• **Collected data entries**
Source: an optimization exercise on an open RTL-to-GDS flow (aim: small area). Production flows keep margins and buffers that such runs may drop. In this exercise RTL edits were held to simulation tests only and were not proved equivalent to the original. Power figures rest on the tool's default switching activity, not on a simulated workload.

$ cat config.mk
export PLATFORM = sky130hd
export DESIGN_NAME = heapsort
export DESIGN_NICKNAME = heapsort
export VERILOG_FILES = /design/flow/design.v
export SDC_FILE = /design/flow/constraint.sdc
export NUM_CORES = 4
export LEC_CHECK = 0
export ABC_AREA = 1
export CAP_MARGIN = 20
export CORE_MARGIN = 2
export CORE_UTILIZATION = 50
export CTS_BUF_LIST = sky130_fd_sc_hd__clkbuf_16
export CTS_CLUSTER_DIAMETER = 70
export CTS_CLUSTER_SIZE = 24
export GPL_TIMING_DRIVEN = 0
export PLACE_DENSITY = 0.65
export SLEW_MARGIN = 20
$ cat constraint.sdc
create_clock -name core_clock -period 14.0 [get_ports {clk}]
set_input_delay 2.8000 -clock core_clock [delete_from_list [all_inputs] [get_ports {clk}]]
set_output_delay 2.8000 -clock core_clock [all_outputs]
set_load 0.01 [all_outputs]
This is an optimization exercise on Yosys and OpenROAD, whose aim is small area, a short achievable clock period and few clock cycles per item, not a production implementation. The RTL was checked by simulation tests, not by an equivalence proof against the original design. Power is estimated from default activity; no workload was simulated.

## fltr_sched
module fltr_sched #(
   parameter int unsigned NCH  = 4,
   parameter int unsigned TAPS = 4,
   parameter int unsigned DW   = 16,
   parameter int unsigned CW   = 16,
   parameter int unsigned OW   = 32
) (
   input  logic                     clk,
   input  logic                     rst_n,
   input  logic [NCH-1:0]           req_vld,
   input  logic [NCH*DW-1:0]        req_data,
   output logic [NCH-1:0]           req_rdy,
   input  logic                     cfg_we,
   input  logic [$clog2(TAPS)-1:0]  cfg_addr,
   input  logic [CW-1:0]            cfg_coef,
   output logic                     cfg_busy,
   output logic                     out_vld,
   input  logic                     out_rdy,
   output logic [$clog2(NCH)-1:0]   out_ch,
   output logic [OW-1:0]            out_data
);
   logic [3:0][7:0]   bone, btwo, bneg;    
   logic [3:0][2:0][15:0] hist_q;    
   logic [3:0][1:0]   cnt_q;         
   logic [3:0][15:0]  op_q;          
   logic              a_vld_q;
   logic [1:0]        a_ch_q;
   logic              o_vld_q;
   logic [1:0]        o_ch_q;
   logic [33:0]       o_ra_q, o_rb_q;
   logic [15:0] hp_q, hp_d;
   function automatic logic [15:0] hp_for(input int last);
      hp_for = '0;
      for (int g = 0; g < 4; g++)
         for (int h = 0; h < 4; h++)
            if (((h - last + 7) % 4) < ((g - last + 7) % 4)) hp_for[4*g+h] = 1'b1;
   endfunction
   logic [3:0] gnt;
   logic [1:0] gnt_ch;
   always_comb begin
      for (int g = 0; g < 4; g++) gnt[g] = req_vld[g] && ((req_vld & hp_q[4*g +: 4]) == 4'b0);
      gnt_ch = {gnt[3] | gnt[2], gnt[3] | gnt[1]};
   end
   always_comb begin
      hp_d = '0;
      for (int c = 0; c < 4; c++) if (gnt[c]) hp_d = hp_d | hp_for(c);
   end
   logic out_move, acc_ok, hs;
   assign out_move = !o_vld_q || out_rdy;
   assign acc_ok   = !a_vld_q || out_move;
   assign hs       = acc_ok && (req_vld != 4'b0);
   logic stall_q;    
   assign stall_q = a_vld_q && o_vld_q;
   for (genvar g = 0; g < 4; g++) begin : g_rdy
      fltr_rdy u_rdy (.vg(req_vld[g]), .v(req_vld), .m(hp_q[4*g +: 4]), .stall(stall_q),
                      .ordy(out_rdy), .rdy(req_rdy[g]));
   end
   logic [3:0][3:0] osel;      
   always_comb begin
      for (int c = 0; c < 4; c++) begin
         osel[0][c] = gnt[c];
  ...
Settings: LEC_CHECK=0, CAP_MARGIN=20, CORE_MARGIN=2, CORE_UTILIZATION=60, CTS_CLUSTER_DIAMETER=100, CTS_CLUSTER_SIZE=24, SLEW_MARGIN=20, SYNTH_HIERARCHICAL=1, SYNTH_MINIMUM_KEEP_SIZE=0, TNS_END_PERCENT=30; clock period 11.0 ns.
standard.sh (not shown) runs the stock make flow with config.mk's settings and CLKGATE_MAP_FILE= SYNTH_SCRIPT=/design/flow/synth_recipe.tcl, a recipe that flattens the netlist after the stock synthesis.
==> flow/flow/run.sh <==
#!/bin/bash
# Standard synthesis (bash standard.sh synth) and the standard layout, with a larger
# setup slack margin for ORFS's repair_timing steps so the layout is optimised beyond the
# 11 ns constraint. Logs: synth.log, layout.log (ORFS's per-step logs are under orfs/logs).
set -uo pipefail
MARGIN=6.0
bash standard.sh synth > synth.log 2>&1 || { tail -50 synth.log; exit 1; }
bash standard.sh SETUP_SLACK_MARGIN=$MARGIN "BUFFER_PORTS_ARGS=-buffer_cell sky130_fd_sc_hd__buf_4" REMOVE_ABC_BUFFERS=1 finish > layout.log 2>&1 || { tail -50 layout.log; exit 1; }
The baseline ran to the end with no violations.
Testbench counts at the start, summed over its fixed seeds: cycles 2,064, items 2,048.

...

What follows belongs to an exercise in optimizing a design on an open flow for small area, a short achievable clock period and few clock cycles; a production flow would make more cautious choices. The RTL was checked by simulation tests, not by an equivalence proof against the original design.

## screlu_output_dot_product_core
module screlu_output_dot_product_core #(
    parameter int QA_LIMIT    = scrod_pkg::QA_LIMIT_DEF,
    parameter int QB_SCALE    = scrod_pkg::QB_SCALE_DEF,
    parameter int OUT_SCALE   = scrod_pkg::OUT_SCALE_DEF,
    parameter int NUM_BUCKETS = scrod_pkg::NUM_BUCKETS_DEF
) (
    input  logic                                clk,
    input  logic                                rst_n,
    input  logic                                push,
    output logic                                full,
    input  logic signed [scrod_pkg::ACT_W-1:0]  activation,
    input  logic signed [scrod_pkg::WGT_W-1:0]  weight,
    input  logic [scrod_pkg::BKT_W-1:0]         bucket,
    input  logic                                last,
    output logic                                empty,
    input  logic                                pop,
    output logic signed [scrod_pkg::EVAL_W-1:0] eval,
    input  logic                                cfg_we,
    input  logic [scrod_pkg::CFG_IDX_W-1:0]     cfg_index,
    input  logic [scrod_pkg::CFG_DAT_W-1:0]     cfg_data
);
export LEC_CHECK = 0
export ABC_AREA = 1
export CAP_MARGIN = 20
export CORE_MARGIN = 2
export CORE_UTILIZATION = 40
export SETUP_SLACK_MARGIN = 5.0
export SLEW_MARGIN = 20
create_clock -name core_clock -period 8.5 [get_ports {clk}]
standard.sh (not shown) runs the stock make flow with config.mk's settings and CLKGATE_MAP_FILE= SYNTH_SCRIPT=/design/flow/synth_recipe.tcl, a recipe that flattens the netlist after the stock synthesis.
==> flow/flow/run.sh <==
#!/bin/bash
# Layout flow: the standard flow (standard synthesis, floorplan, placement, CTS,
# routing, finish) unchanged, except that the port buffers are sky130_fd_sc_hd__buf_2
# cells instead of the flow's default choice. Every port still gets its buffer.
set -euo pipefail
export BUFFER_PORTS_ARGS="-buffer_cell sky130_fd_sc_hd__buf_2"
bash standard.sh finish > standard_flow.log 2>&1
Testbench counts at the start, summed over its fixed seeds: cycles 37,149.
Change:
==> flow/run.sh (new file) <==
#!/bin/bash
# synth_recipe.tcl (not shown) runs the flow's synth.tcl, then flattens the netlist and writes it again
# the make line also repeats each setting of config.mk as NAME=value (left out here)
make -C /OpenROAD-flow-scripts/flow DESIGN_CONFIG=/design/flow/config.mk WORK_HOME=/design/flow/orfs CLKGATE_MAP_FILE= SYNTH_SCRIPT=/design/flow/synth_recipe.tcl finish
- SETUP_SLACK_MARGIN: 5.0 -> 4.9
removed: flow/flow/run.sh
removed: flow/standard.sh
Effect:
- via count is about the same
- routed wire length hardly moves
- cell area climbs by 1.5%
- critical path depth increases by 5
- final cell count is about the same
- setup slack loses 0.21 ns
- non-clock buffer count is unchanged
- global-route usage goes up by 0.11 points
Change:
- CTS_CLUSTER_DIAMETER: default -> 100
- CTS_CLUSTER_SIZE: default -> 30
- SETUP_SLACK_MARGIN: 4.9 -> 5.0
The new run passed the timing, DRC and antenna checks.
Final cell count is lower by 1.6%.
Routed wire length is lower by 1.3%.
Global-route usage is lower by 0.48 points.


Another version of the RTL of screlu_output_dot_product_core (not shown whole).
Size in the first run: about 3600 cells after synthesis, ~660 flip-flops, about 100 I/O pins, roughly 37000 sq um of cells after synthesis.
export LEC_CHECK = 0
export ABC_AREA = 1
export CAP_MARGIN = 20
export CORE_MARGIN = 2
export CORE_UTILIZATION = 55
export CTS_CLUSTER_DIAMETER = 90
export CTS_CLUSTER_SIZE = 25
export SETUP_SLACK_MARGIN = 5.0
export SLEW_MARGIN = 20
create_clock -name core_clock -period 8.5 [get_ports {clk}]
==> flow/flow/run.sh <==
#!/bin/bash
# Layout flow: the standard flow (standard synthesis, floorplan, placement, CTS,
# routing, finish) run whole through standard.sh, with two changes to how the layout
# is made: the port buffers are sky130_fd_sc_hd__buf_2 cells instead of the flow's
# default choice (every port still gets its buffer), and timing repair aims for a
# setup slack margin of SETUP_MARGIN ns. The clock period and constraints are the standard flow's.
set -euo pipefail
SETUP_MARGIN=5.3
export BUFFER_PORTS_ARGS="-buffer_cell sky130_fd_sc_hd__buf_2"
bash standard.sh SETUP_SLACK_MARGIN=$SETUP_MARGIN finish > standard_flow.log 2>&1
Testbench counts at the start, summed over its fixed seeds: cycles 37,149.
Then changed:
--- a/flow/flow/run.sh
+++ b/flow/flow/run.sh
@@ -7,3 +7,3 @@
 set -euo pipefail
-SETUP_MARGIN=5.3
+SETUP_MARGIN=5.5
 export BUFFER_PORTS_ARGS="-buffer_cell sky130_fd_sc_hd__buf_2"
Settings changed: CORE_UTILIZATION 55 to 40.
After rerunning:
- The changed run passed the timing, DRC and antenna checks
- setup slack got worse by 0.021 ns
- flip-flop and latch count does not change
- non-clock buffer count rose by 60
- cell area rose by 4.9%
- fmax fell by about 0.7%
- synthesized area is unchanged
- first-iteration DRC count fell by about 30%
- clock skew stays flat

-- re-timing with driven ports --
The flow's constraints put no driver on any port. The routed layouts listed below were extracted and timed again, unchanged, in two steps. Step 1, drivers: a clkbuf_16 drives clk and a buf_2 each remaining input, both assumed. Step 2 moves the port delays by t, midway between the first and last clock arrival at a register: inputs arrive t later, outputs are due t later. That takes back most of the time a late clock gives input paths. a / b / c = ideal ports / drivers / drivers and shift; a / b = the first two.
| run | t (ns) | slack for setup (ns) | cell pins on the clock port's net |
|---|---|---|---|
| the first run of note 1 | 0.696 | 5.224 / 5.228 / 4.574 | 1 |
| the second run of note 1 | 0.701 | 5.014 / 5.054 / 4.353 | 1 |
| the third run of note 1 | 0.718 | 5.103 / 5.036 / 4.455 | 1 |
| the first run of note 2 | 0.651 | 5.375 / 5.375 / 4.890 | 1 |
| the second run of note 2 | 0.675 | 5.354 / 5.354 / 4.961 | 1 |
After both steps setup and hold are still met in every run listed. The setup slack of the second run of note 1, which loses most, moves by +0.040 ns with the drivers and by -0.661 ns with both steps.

• **How to complete this task**
Taking the records above, retype every line from the one with "## fltr_sched" down to the one with "output logic [$clog2(NCH)-1:0]", exactly and with nothing else.

• **Expected output**
## fltr_sched
module fltr_sched #(
   parameter int unsigned NCH  = 4,
   parameter int unsigned TAPS = 4,
   parameter int unsigned DW   = 16,
   parameter int unsigned CW   = 16,
   parameter int unsigned OW   = 32
) (
   input  logic                     clk,
   input  logic                     rst_n,
   input  logic [NCH-1:0]           req_vld,
   input  logic [NCH*DW-1:0]        req_data,
   output logic [NCH-1:0]           req_rdy,
   input  logic                     cfg_we,
   input  logic [$clog2(TAPS)-1:0]  cfg_addr,
   input  logic [CW-1:0]            cfg_coef,
   output logic                     cfg_busy,
   output logic                     out_vld,
   input  logic                     out_rdy,
   output logic [$clog2(NCH)-1:0]   out_ch,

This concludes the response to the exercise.